===== src/rtl/weight_bank.sv =====
// Weight storage: one synchronous write port and LANES combinational read ports.
module weight_bank
    import tpu_pkg::*;
#(
    parameter  int DATA_W = TPU_DATA_W,
    parameter  int DEPTH  = 64,
    parameter  int LANES  = TPU_LANES,
    localparam int ADDR_W = $clog2(DEPTH)
) (
    input  logic                      clk,
    input  logic                      reset,
    input  logic                      wr_en,
    input  logic [ADDR_W-1:0]         wr_addr,
    input  logic [DATA_W-1:0]         wr_data,
    input  logic [LANES*ADDR_W-1:0]   rd_addr,
    output logic [LANES*DATA_W-1:0]   rd_data
);

    logic [DATA_W-1:0] mem [DEPTH];

    // Contents survive reset; writes issued while reset is asserted are dropped.
    always_ff @(posedge clk) begin
        if (wr_en && !reset) begin
            mem[wr_addr] <= wr_data;
        end
    end

    genvar gi;
    generate
        for (gi = 0; gi < LANES; gi++) begin : g_rd
            assign rd_data[gi*DATA_W +: DATA_W] = mem[rd_addr[gi*ADDR_W +: ADDR_W]];
        end
    endgenerate

endmodule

About this task:
Please return every line from the material above where the string "LANES" occurs.

Task output:
// Weight storage: one synchronous write port and LANES combinational read ports.
    parameter  int LANES  = TPU_LANES,
    input  logic [LANES*ADDR_W-1:0]   rd_addr,
    output logic [LANES*DATA_W-1:0]   rd_data
        for (gi = 0; gi < LANES; gi++) begin : g_rd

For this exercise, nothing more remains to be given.